Current research on optimizing the locomotion capabilities of quadruped robots often faces challenges, such as limited dimensionality in motion generation, abrupt transitions during behavior composition, and constrained control optimization objectives. These limitations hinder the reliable and efficient execution of smooth movements and multi-task operations in complex scenarios. To address these issues, this paper proposes a motion strategy generation method for quadruped robots based on multimodal motion primitives and imitation learning. The multimodal motion primitives do not refer to multiple motion primitives learned within a unified parameter space. Instead, they denote a collection of heterogeneous action representations derived from distinct motion generation paradigms, including 3D-engine-based keyframe specification, motion primitives obtained via motion capture data retargeting, and analytically generated trajectories based on central pattern generators (CPGs).
Existing approaches are typically trained for a single motion pattern, which makes it difficult to achieve the integrated execution of heterogeneous behaviors—such as stepping in place, locomotion, and posture adjustment—within a unified control framework [18]. In contrast, the proposed method enables a unified representation and seamless switching among multiple behaviors through multimodal motion modeling and a behavior planning mechanism. The main contributions of this paper are as follows:
- •A fundamental motion primitive library for quadruped robots was designed, establishing an underlying behavioral foundation for executing complex tasks and enabling flexible motion control.
- •A modular architecture was employed to achieve spatiotemporal encoding of motion primitives and skill-chain recombination for quadruped robots, enabling the dynamic synthesis of behavior sequences in complex scenarios through a behavioral planner.
- •An expert trajectory-guided Actor–Critic multi-objective optimization framework was improved for the motion control of quadruped robots. It incorporates a composite reward function to achieve hierarchical control under multi-task objectives, while integrating motion primitive imitation learning to accelerate policy convergence during training.
2. Methodology
Under the robot dynamics constraints and joint-level physical limits, the proposed framework aims to learn a mapping from the robot state space to continuous joint-level control commands, conditioned on the current system state (e.g., joint positions and velocities) and the given motion reference information. The learned policy outputs continuous and physically executable joint-level control signals, which are directly applied to the robot to stably track and compose multiple target motions under physical constraints. As illustrated in Figure 1, the imitation learning-based motion generation and control framework consists of two main components: (1) a motion generation module that produces reference motion sequences for tracking and (2) a motion control module that trains a policy network to achieve high-fidelity reproduction of the target motions.
2.1. Behavior Generation
2.1.1. Motion Design Based on a 3D Engine
Utilizing 3D simulation engines for quadruped robot motion design significantly reduces development costs and iteration cycles. Developers can detect and correct motion sequence flaws within the virtual environment. This process primarily consists of three components: modeling and skeletal rigging, keyframe motion design, and motion trajectory extraction and encapsulation, as previously shown in [31].
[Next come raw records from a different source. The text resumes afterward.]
==> config.mk <==
export PLATFORM = sky130hd
export DESIGN_NAME = uart_tx_scheduler
export DESIGN_NICKNAME = d
export VERILOG_FILES = /design/src/rtl/uart_tx_scheduler.sv
export SDC_FILE = /design/constraint.sdc
export NUM_CORES = 1
export LEC_CHECK = 0
export BUFFER_PORTS_ARGS = -buffer_cell sky130_fd_sc_hd__buf_2
export CORE_MARGIN = 2
export CORE_UTILIZATION = 30
export CTS_CLUSTER_DIAMETER = 60
export DETAILED_ROUTE_END_ITERATION = 12
export SLEW_MARGIN = 10
export SYNTH_ARGS = -nofsm -noshare
export SYNTH_HDL_FRONTEND = slang
export SYNTH_SLANG_ARGS = --single-unit
==> constraint.sdc <==
create_clock -name clock -period 3.3 [get_ports clock]
set_input_delay 0.165 -clock clock [delete_from_list [all_inputs] [get_ports clock]]
set_output_delay 0.165 -clock clock [all_outputs]
set_load 0.03 [all_outputs]
==> src/rtl/uart_tx_scheduler.sv <==
// uart_tx_scheduler
//   Shares one UartTx transmitter between the core MMIO send path and the
//   boot/DMA echo path. Core bytes are queued in a small FIFO so the core
//   never stalls. DMA bytes use a req/ack handshake. Each byte is sequenced
//   through a start pulse and the transmitter's busy rise/fall.
//
// Ports
//   clock, reset    : rising-edge clock, asynchronous active-high reset
//   core_we/data    : core MMIO send strobe and byte (one byte per cycle)
//   dma_req/data    : DMA request, held with stable data until dma_ack
//   dma_ack         : one-cycle pulse when the DMA byte is taken
//   overflow_clr    : clears the sticky overflow flag
//   tx_start/sdata  : start pulse and byte presented to UartTx
//   tx_busy         : UartTx busy flag
//   free_slots      : FIFO_DEPTH - occupancy, zero-extended (MMIO read value)
//   overflow        : sticky flag, set when a core byte is dropped
module uart_tx_scheduler #(
  parameter int FIFO_DEPTH   = 16,
  parameter int BUSY_TIMEOUT = 4
) (
  input  logic        clock,
  input  logic        reset,
  input  logic        core_we,
  input  logic [7:0]  core_data,
  input  logic        dma_req,
  input  logic [7:0]  dma_data,
  output logic        dma_ack,
  input  logic        overflow_clr,
  output logic        tx_start,
  output logic [7:0]  sdata,
  input  logic        tx_busy,
  output logic [31:0] free_slots,
  output logic        overflow
);

  localparam int AW = $clog2(FIFO_DEPTH);
  localparam int TW = (BUSY_TIMEOUT > 1) ? $clog2(BUSY_TIMEOUT) : 1;
  localparam logic [AW:0]   DEPTH        = (AW+1)'(FIFO_DEPTH);
  localparam logic [TW-1:0] TIMEOUT_LAST = TW'(BUSY_TIMEOUT - 1);

  typedef enum logic [1:0] {IDLE, LAUNCH, WAIT_HI, WAIT_LO} state_t;
  typedef enum logic {GRANT_FIFO = 1'b0, GRANT_DMA = 1'b1} grant_t;

  state_t        state;
  grant_t        last_grant;
  logic [TW-1:0] tout;

  logic [7:0]    mem [FIFO_DEPTH];
  logic [AW-1:0] rd_ptr;
  logic [AW-1:0] wr_ptr;
  logic [AW:0]   count;
  logic [AW:0]   count_next;

  logic fifo_empty;
  logic fifo_full;
  logic push;
  logic pop;
  logic grant_any;
  logic grant_dma;
  logic grant_fifo;

  // Request decode and round-robin arbitration. On a tie the requester that
  // was not granted last wins; the FIFO is granted only when DMA is not.
  always_comb begin
    fifo_empty = (count == '0);
    fifo_full  = (count == DEPTH);
    push       = core_we && !fifo_full;
    grant_any  = (state == IDLE) && !tx_busy && (!fifo_empty || dma_req);
    grant_dma  = grant_any && dma_req && (fifo_empty || last_grant == GRANT_FIFO);
    grant_fifo = grant_any && !grant_dma;
    pop        = grant_fifo;
  end

  // Occupancy only changes when exactly one of push/pop happens.
  always_comb begin
    count_next = count;
    if (push && !pop)
      count_next = count + (AW+1)'(1);
    else if (!push && pop)
      count_next = count - (AW+1)'(1);
  end

  // FIFO storage has no reset: reset discards contents by clearing pointers.
  always_ff @(posedge clock) begin
    if (push)
      mem[wr_ptr] <= core_data;
  end

  // Pointers, occupancy and the sticky overflow flag. A drop in the same
  // cycle as overflow_clr leaves the flag set.
  always_ff @(posedge clock or posedge reset) begin
    if (reset) begin
      rd_ptr   <= '0;
      wr_ptr   <= '0;
      count    <= '0;
      overflow <= 1'b0;
    end else begin
      if (push)
        wr_ptr <= wr_ptr + AW'(1);
      if (pop)
        rd_ptr <= rd_ptr + AW'(1);
      count <= count_next;
      if (core_we && fifo_full)
        overflow <= 1'b1;
      else if (overflow_clr)
        overflow <= 1'b0;
    end
  end

  // Transmit sequencer. tx_start and dma_ack are registered on the grant so
  // they are high for exactly the LAUNCH cycle. WAIT_HI gives up after
  // BUSY_TIMEOUT cycles in case the transmitter never shows busy.
  always_ff @(posedge clock or posedge reset) begin
    if (reset) begin
      state      <= IDLE;
      tout       <= '0;
      tx_start   <= 1'b0;
      dma_ack    <= 1'b0;
      sdata      <= 8'h00;
      last_grant <= GRANT_FIFO;
    end else begin
      tx_start <= 1'b0;
      dma_ack  <= 1'b0;
      case (state)
        IDLE: begin
          if (grant_dma) begin
            sdata      <= dma_data;
            dma_ack    <= 1'b1;
            tx_start   <= 1'b1;
            last_grant <= GRANT_DMA;
            state      <= LAUNCH;
          end else if (grant_fifo) begin
            sdata      <= mem[rd_ptr];
            tx_start   <= 1'b1;
            last_grant <= GRANT_FIFO;
            state      <= LAUNCH;
          end
        end
        LAUNCH: begin
          tout  <= '0;
          state <= WAIT_HI;
        end
        WAIT_HI: begin
          if (tx_busy)
            state <= WAIT_LO;
          else if (tout == TIMEOUT_LAST)
            state <= IDLE;
          else
            tout <= tout + TW'(1);
        end
        WAIT_LO: begin
          if (!tx_busy)
            state <= IDLE;
        end
        default: state <= IDLE;
      endcase
    end
  end

  assign free_slots = 32'(DEPTH - count);

endmodule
In the modeling and rigging phase, the kinematically consistent tree is first constructed through topological structuring, followed by geometric validation to ensure global coordinate system alignment and motion consistency. Finally, parametric conversion is performed using a customized plugin to reversely parse the URDF kinematic chain, achieving precise mapping between the skeleton and mechanical topology.
Keyframe motion design deconstructs actions into three phases: initiation, task execution, and termination. Multi-segment Bézier curves are employed to enable smooth transitions and trajectory generation. A custom plugin performs the extraction and encapsulation of motion trajectories. It precisely parses motion data and outputs it in structured CSV-formatted files containing key kinematic parameters such as torso, foot-end, and joint trajectories, along with timestamps.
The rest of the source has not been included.